Extracted material below:

### src/rtl/ivt_pkg.sv
package ivt_pkg;
  localparam int ADDR_W = 5;

  localparam logic [ADDR_W-1:0] OFF_FREQ    = 5'h00;
  localparam logic [ADDR_W-1:0] OFF_CTRL    = 5'h04;
  localparam logic [ADDR_W-1:0] OFF_STAT    = 5'h08;
  localparam logic [ADDR_W-1:0] OFF_CNT_LO  = 5'h10;
  localparam logic [ADDR_W-1:0] OFF_CNT_HI  = 5'h14;
  localparam logic [ADDR_W-1:0] OFF_ROLL_LO = 5'h18;
  localparam int                WORD_BYTES  = 4;

  // control field positions
  localparam int CB_RUN   = 0;
  localparam int CB_IRQEN = 1;
  localparam int CB_SHOT  = 2;
  localparam int CB_ZERO  = 3;
  // status field positions
  localparam int SB_IRQ   = 0;
  localparam int SB_DONE  = 1;
endpackage

### src/rtl/ivt_counter.sv
module ivt_counter #(
  parameter int CNT_W = 64
) (
  input  logic             clk,
  input  logic             rst_n,
  input  logic             run,
  input  logic             zero,
  input  logic [CNT_W-1:0] roll,
  output logic [CNT_W-1:0] cnt,
  output logic             hit
);
  // wrap is pipelined: the match is registered, the reset to zero lands a cycle later
  logic pend;

  assign hit = run && !pend && (cnt == roll);

  always_ff @(posedge clk) begin
    if (!rst_n) begin
      cnt  <= '0;
      pend <= 1'b0;
    end else if (zero) begin
      cnt  <= '0;
      pend <= 1'b0;
    end else if (pend) begin
      cnt  <= '0;
      pend <= 1'b0;
    end else if (run) begin
      cnt  <= cnt + CNT_W'(1);
      pend <= hit;
    end
  end

  // two cycles after a match the counter is back at zero
  assert_wrap_zero_R4: assert property (@(posedge clk) disable iff (!rst_n)
    (hit && !zero) |=> ##1 (cnt == '0));

  // an ordinary running cycle advances by one
  assert_count_step_R4: assert property (@(posedge clk) disable iff (!rst_n)
    (run && !pend && !hit && !zero) |=> (cnt == $past(cnt) + CNT_W'(1)));
endmodule

### src/rtl/ivt_regs.sv
module ivt_regs
  import ivt_pkg::*;
#(
  parameter int DATA_W = 32,
  parameter int CNT_W  = 64
) (
  input  logic              clk,
  input  logic              rst_n,
  input  logic              wr_en,
  input  logic [ADDR_W-1:0] addr,
  input  logic [DATA_W-1:0] wdata,
  input  logic              hit,
  output logic              run,
  output logic              irq_en,
  output logic              one_shot,
  output logic              zero_cnt,
  output logic [CNT_W-1:0]  roll,
  output logic              irq_flag,
  output logic              done_flag
);
  localparam int NW = CNT_W / DATA_W;

  logic ctrl_wr, stat_wr, sw_stop, irq_evt, done_evt, irq_clr, done_clr, rearm;
  logic [DATA_W-1:0] roll_q [NW];

  assign ctrl_wr  = wr_en && (addr == OFF_CTRL);
  assign stat_wr  = wr_en && (addr == OFF_STAT);
  assign sw_stop  = ctrl_wr && !wdata[CB_RUN];
  assign irq_evt  = hit && irq_en && !sw_stop;
  assign done_evt = hit && one_shot;
  assign irq_clr  = stat_wr && wdata[SB_IRQ];
  assign done_clr = stat_wr && wdata[SB_DONE];
  assign rearm    = done_clr && done_flag && one_shot && !done_evt;
  assign zero_cnt = (ctrl_wr && wdata[CB_ZERO]) || rearm;

  always_ff @(posedge clk) begin
    if (!rst_n) begin
      run      <= 1'b0;
      irq_en   <= 1'b0;
      one_shot <= 1'b0;
    end else if (ctrl_wr) begin
      run      <= wdata[CB_RUN];
      irq_en   <= wdata[CB_IRQEN] && wdata[CB_RUN];
      one_shot <= wdata[CB_SHOT];
    end else if (rearm) begin
      run      <= 1'b1;
    end else if (done_evt) begin
      run      <= 1'b0;
    end
  end

  always_ff @(posedge clk) begin
    if (!rst_n) begin
      irq_flag  <= 1'b0;
      done_flag <= 1'b0;
    end else begin
      if (irq_evt)       irq_flag  <= 1'b1;
      else if (irq_clr)  irq_flag  <= 1'b0;
      if (done_evt)      done_flag <= 1'b1;
      else if (done_clr) done_flag <= 1'b0;
    end
  end

  for (genvar w = 0; w < NW; w++) begin : g_roll
    localparam logic [ADDR_W-1:0] WOFF = OFF_ROLL_LO + ADDR_W'(WORD_BYTES * w);
    always_ff @(posedge clk) begin
      if (!rst_n)                      roll_q[w] <= '0;
      else if (wr_en && addr == WOFF)  roll_q[w] <= wdata;
    end
    assign roll[w*DATA_W +: DATA_W] = roll_q[w];
  end

  // the interrupt rises only out of a cycle with both run and enable set
  assert_irq_gated_R5: assert property (@(posedge clk) disable iff (!rst_n)
    $rose(irq_flag) |-> ($past(run) && $past(irq_en)));

  // a disabling control write masks a coincident event
  assert_stop_masks_R6: assert property (@(posedge clk) disable iff (!rst_n)
    (hit && ctrl_wr && !wdata[CB_RUN] && !irq_flag) |=> !irq_flag);

  // a coincident event beats the clear
  assert_event_wins_R7: assert property (@(posedge clk) disable iff (!rst_n)
    (hit && irq_en && irq_clr && !ctrl_wr) |=> irq_flag);

  // a single-shot wrap stops the counter and flags completion
  assert_shot_stop_R8: assert property (@(posedge clk) disable iff (!rst_n)
    (hit && one_shot && !ctrl_wr) |=> (!run && done_flag));

  // clearing completion under single-shot starts the counter again
  assert_rearm_R9: assert property (@(posedge clk) disable iff (!rst_n)
    (done_clr && done_flag && one_shot && !hit && !ctrl_wr) |=> (run && !done_flag));
endmodule

### src/rtl/ivt_rdata.sv
module ivt_rdata
  import ivt_pkg::*;
#(
  parameter int          DATA_W     = 32,
  parameter int          CNT_W      = 64,
  parameter logic [31:0] FREQ_HZ    = 32'd250_000_000,
  parameter bit          FREQ_KNOWN = 1'b1
) (
  input  logic              clk,
  input  logic              rst_n,
  input  logic              rd_en,
  input  logic [ADDR_W-1:0] addr,
  input  logic [CNT_W-1:0]  cnt,
  input  logic [CNT_W-1:0]  roll,
  input  logic              run,
  input  logic              irq_en,
  input  logic              one_shot,
  input  logic              irq_flag,
  input  logic              done_flag,
  output logic [DATA_W-1:0] rdata
);
  localparam int NW = CNT_W / DATA_W;

  logic [DATA_W-1:0] freq_word, hold, nxt;

  if (FREQ_KNOWN) begin : g_freq_known
    assign freq_word = FREQ_HZ[DATA_W-1:0];
  end else begin : g_freq_unknown
    assign freq_word = '1;
  end

  always_comb begin
    nxt = '0;
    if (rd_en) begin
      case (addr)
        OFF_FREQ:   nxt = freq_word;
        OFF_CTRL: begin
          nxt[CB_RUN]   = run;
          nxt[CB_IRQEN] = irq_en;
          nxt[CB_SHOT]  = one_shot;
        end
        OFF_STAT: begin
          nxt[SB_IRQ]  = irq_flag;
          nxt[SB_DONE] = done_flag;
        end
        OFF_CNT_LO: nxt = cnt[DATA_W-1:0];
        OFF_CNT_HI: nxt = hold;
        default:    nxt = '0;
      endcase
      for (int w = 0; w < NW; w++) begin
        if (addr == OFF_ROLL_LO + ADDR_W'(WORD_BYTES * w)) nxt = roll[w*DATA_W +: DATA_W];
      end
    end
  end

  always_ff @(posedge clk) begin
    if (!rst_n) begin
      rdata <= '0;
      hold  <= '0;
    end else begin
      rdata <= nxt;
      if (rd_en && addr == OFF_CNT_LO) hold <= cnt[CNT_W-1:DATA_W];
    end
  end

  // no strobe, no data
  assert_idle_zero_R2: assert property (@(posedge clk) disable iff (!rst_n)
    !rd_en |=> (rdata == '0));

  // clear bit and unused control bits always read zero
  assert_ctrl_upper_R3: assert property (@(posedge clk) disable iff (!rst_n)
    (rd_en && addr == OFF_CTRL) |=> (rdata[DATA_W-1:CB_ZERO] == '0));

  // the upper-word read returns what the last low-word read captured
  assert_hold_stable_R10: assert property (@(posedge clk) disable iff (!rst_n)
    !(rd_en && addr == OFF_CNT_LO) |=> $stable(hold));
endmodule

### src/rtl/ivt_timer.sv
module ivt_timer
  import ivt_pkg::*;
#(
  parameter int          DATA_W     = 32,
  parameter logic [31:0] FREQ_HZ    = 32'd250_000_000,
  parameter bit          FREQ_KNOWN = 1'b1
) (
  input  logic              clk,
  input  logic              rst_n,
  input  logic [ADDR_W-1:0] bus_addr,
  input  logic              bus_rd,
  input  logic              bus_wr,
  input  logic [DATA_W-1:0] bus_wdata,
  output logic [DATA_W-1:0] bus_rdata,
  output logic              irq
);
  localparam int CNT_W = 2 * DATA_W;

  logic             run, irq_en, one_shot, zero_cnt, irq_flag, done_flag, hit;
  logic [CNT_W-1:0] roll, cnt;

  ivt_regs #(.DATA_W(DATA_W), .CNT_W(CNT_W)) u_regs (
    .clk       (clk),
    .rst_n     (rst_n),
    .wr_en     (bus_wr),
    .addr      (bus_addr),
    .wdata     (bus_wdata),
    .hit       (hit),
    .run       (run),
    .irq_en    (irq_en),
    .one_shot  (one_shot),
    .zero_cnt  (zero_cnt),
    .roll      (roll),
    .irq_flag  (irq_flag),
    .done_flag (done_flag)
  );

  ivt_counter #(.CNT_W(CNT_W)) u_cnt (
    .clk   (clk),
    .rst_n (rst_n),
    .run   (run),
    .zero  (zero_cnt),
    .roll  (roll),
    .cnt   (cnt),
    .hit   (hit)
  );

  ivt_rdata #(
    .DATA_W     (DATA_W),
    .CNT_W      (CNT_W),
    .FREQ_HZ    (FREQ_HZ),
    .FREQ_KNOWN (FREQ_KNOWN)
  ) u_rd (
    .clk       (clk),
    .rst_n     (rst_n),
    .rd_en     (bus_rd),
    .addr      (bus_addr),
    .cnt       (cnt),
    .roll      (roll),
    .run       (run),
    .irq_en    (irq_en),
    .one_shot  (one_shot),
    .irq_flag  (irq_flag),
    .done_flag (done_flag),
    .rdata     (bus_rdata)
  );

  assign irq = irq_flag;

  // interrupt is low on the first cycle out of reset
  assert_reset_quiet_R1: assert property (@(posedge clk) disable iff (!rst_n)
    $rose(rst_n) |-> !irq);
endmodule

### config.mk
export PLATFORM = sky130hd
export DESIGN_NAME = ivt_timer
export DESIGN_NICKNAME = d
export VERILOG_FILES = /design/src/rtl/ivt_pkg.sv /design/src/rtl/ivt_counter.sv /design/src/rtl/ivt_regs.sv /design/src/rtl/ivt_rdata.sv /design/src/rtl/ivt_timer.sv
export SDC_FILE = /design/constraint.sdc
export NUM_CORES = 1
export LEC_CHECK = 0
export ABC_AREA = 1
export CELL_PAD_IN_SITES_DETAIL_PLACEMENT = 0
export CELL_PAD_IN_SITES_GLOBAL_PLACEMENT = 1
export CORE_UTILIZATION = 43
export CTS_CLUSTER_SIZE = 28
export DETAILED_ROUTE_END_ITERATION = 10
export PLACE_DENSITY_LB_ADDON = 0.1
export SLEW_MARGIN = 20
export SYNTH_ARGS = -nofsm -noshare
export SYNTH_HDL_FRONTEND = slang
export SYNTH_HIERARCHICAL = 1
export SYNTH_SLANG_ARGS = --single-unit
### constraint.sdc
create_clock -name clk -period 2.5 [get_ports clk]
set_clock_uncertainty 0.15 [all_clocks]
set_input_delay 0.5 -clock clk [delete_from_list [all_inputs] [get_ports clk]]
set_output_delay 0.5 -clock clk [all_outputs]
set_load 0.01 [all_outputs]
==> results.py <==
metrics = {
    "run_status": {
        "status": "finished, violations left",
        "violations": "negative setup slack",
    },
    "setup_path": {
        "criticalPathCategory": "register to register",
        "worstPathRequired_ns": 2.74,
        "worstPathArrival_ns": 2.92,
        "cp_max_fo": 8,
        "rrSetupSlack_ns": -0.18,
        "cp-start-kind": "register",
        "end_kind": "register",
    },
    "finish": {
        "mostFrequentLayoutCells": "346 x nand2_1, 276 x nor2_1, 224 x inv_1",
        "drive_above_1_share": 0.216,
        "instances_no_fill": 2150,
        "area_growth_pct": 31.9,
        "layout.cells.most_common": "nand2_1",
        "nNetsFinal": 1854,
    },
    "global_route": {
        "grt_pass1_wl_mm": 67.5,
        "first_global_vias": 10700,
        "grt_max_degree": 40,
        "grt_use_total": 0.358,
        "grt_antenna_before_repair": 0,
        "grt_overflow_total": 0,
    },
    "yosys": {
        "synth_seq_area_share": 0.423,
        "synth-xor-area-share": 0.0153,
        "syn_nets": 1612,
        "synthMuxAreaShare": 0,
        "synth-simple-area-share": 0.351,
        "synth_top_family_by_area": "simple AND/OR/NAND/NOR gates",
        "synth_cell_types": 42,
        "netlist_area_sq_um": 10900,
        "synth.avg_cell_area_sq_um": 6.93,
        "async_reset_ff_frac": 0,
        "synth_ff_type": "dfxtp_1",
        "ys_warn_count": 6,
        "synth_cells": 1570,
        "synth-seq-cells": 198,
        "synth_edf_count": 64,
        "synth_compound_area_frac": 0.102,
        "synth_adder_area_share": 0.00115,
    },
    "route": {
        "drtIter0Drc": 1093,
        "wl_mm": 46.0,
        "vias_per_cell": 5.32,
        "ant_nets": 0,
        "drcViolationCount": 0,
        "wire_per_inst_microns": 21.4,
        "dr.pass1.iters": 6,
        "vias": 11400,
    },
    "placement": {
        "gp_congestion": 1.02,
        "dp.cells": 2102,
        "port-buffer-count": 73,
        "dp_slack_ns": -0.213,
        "hpwlAfterDp_mm": 35.0,
    },
    "power_and_ir_drop": {
        "power_density_nw_per_um2": 490,
        "totalPowerFinal_uw": 7040,
        "vdd_drop_max_v": 0.000342,
        "leakage_uw": 0.00616,
    },
    "timing": {
        "hold_viol": 0,
        "setup_viol": 56,
        "fin_crit_ns": 2.68,
        "period_share": 1.07,
        "grt_setup_unrepaired": "yes",
        "fin_tns_setup_ns": -7.00,
        "worst_slack_ns": -0.181,
        "worst_pin_slew_ns": 0.614,
        "slew_viol_final": 0,
        "max-slew-margin-rel": 0.589,
        "fmax_ghz": 0.373,
    },
    "clock_network": {
        "cts_tree": "done",
        "cts.clk_slew.worst_paths_ns": 0.09,
        "cts_buffers": 17,
        "cts_max_path_buffers": 2,
        "clock-sinks": 198,
        "htreeDepth": 4,
        "insertion_delay_ns": 0.46,
        "cts_root_buf": "clkbuf_16",
    },
    "die": {
        "ios": 74,
        "core_sq_um": 24600,
        "floorplan.initialDensity": 0.442,
        "dieArea_sq_um": 26000,
        "die_w_microns": 161,
        "rows": 57,
        "fp.dieH_microns": 161,
    },
    "flow_run": {
        "maxCapViolations": 0,
    },
    "worst_hold_path": {
        "worstHoldPathType": "register to register",
    },
}
-- cell families (layout without fill, tap and decap cells) --
kind of cell             after synthesis  after routing
adder cells (fa/ha/maj)                1              1
flip-flops                           198            198
AO/OA/AOI/OAI                        195            195
XOR/XNOR                              19             19
other                                  0              1
AND/OR/NAND/NOR                      869            869
buffers and inverters                288            543
-- stage by stage --
stage | area, sq um | util | hold WS (ns)
finish | 14400 | 0.583 | 0.308
global route | 14400 | 0.583 | 0.320
floorplan | 10900 | - | 0.279
CTS | 14100 | 0.574 | 0.307
global placement | 13300 | 0.539 | 0.287
detailed placement | 13300 | 0.539 | 0.295
-- final cells by class --
type | count | area, sq um
Inverter | 242 | 911
Antenna cell | 1 | 2.50
Multi-Input combinational cell | 1084 | 5330
Sequential cell | 198 | 4620
Tap cell | 324 | 405
Clock buffer | 17 | 425
Fill cell | 2436 | 10200
Clock inverter | 15 | 194
Timing Repair Buffer | 269 | 2470
-- report_power, final --
part           internal, uW  switching, uW  leakage, uW
clock network          1380           1570     0.000300
registers              3390           67.8      0.00170
logic                   261            367      0.00416
total                  5030           2010      0.00616
-- flip-flops by register name, indices dropped and copies added (netlist names) --
name / count
u_rd/hold: 32
u_regs/irq_flag: 1
u_cnt/cnt: 64
u_rd/rdata: 32
u_cnt/pend: 1
u_regs/run: 1
u_regs/done_flag: 1
u_regs/one_shot: 1
u_regs/roll_q: 64
u_regs/irq_en: 1
-- worst max-delay path: stages (launching register included) --
cell      delay (ns)
edfxtp_1        0.42
inv_1           0.21
o22ai_1         0.11
nor2_1          0.17
nand3_1         0.13
nor2_2          0.11
nand3_2         0.13
inv_2           0.09
nor2_1          0.04
nand4_1         0.08
o21ai_1         0.09
nor2_1          0.13
nand2_1         0.12
inv_4           0.14
buf_12          0.14
buf_16          0.16
nand2_1         0.08
a21oi_2         0.09
-- final timing paths --
kind	from	to	cells after the start
min reg2reg	u_rd/hold[5]	u_rd/hold[5]	2
max reg2reg	u_regs/roll_q[0][29]	u_cnt/cnt[4]	17
min	u_rd/hold[5]	u_rd/hold[5]	2
max	u_regs/roll_q[0][29]	u_cnt/cnt[4]	17
-- layer usage --
layer  share of wire  routed length [microns]  global-route usage  vias up
li1                -                        -                   -     5446
met1            0.41                    18900               0.474     5343
met2            0.46                    21400               0.584      565
met3           0.089                     4080              0.0560       88
met4           0.037                     1690               0.145        0
met5               0                        0                   0        -
-- synthesized netlist by cell type (7+ instances only) --
cell type / number / area share
o21ai_0: 79 / 0.036
buf_2: 13 / 0.0060
nor3_1: 25 / 0.011
inv_2: 13 / 0.0045
buf_6: 10 / 0.010
nand2_2: 9 / 0.0052
nor2_1: 291 / 0.10
xor2_1: 8 / 0.0064
edfxtp_1: 64 / 0.18
dfxtp_1: 134 / 0.25
nand3_1: 67 / 0.031
inv_1: 229 / 0.079
nor2_4: 12 / 0.012
a21oi_1: 54 / 0.025
o211ai_1: 45 / 0.031
clkbuf_1: 17 / 0.0059
xnor2_1: 11 / 0.0089
nor2_2: 50 / 0.029
nand2_1: 366 / 0.13
nand4_1: 25 / 0.014
o21ai_1: 7 / 0.0032
-- timing repair --
| action | 4_1_cts | 5_1_grt |
|---|---|---|
| gates resized for setup | 46 | 68 |
| pin swaps | 30 | 31 |
| setup endpoints to repair | 65 | 66 |
| buffers inserted | 9 | 3 |
| hold buffers | 0 | 0 |
| gates cloned | 3 | 0 |
Note: power is estimated with default switching activity, not from simulation.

End of Extracted material.

## What the task requires:
In the listing above, find the line with "u_regs/irq_flag: 1" and the line with "-- final timing", then print exactly those two lines and every line between them, and nothing more.

## Answer below:
u_regs/irq_flag: 1
u_cnt/cnt: 64
u_rd/rdata: 32
u_cnt/pend: 1
u_regs/run: 1
u_regs/done_flag: 1
u_regs/one_shot: 1
u_regs/roll_q: 64
u_regs/irq_en: 1
-- worst max-delay path: stages (launching register included) --
cell      delay (ns)
edfxtp_1        0.42
inv_1           0.21
o22ai_1         0.11
nor2_1          0.17
nand3_1         0.13
nor2_2          0.11
nand3_2         0.13
inv_2           0.09
nor2_1          0.04
nand4_1         0.08
o21ai_1         0.09
nor2_1          0.13
nand2_1         0.12
inv_4           0.14
buf_12          0.14
buf_16          0.16
nand2_1         0.08
a21oi_2         0.09
-- final timing paths --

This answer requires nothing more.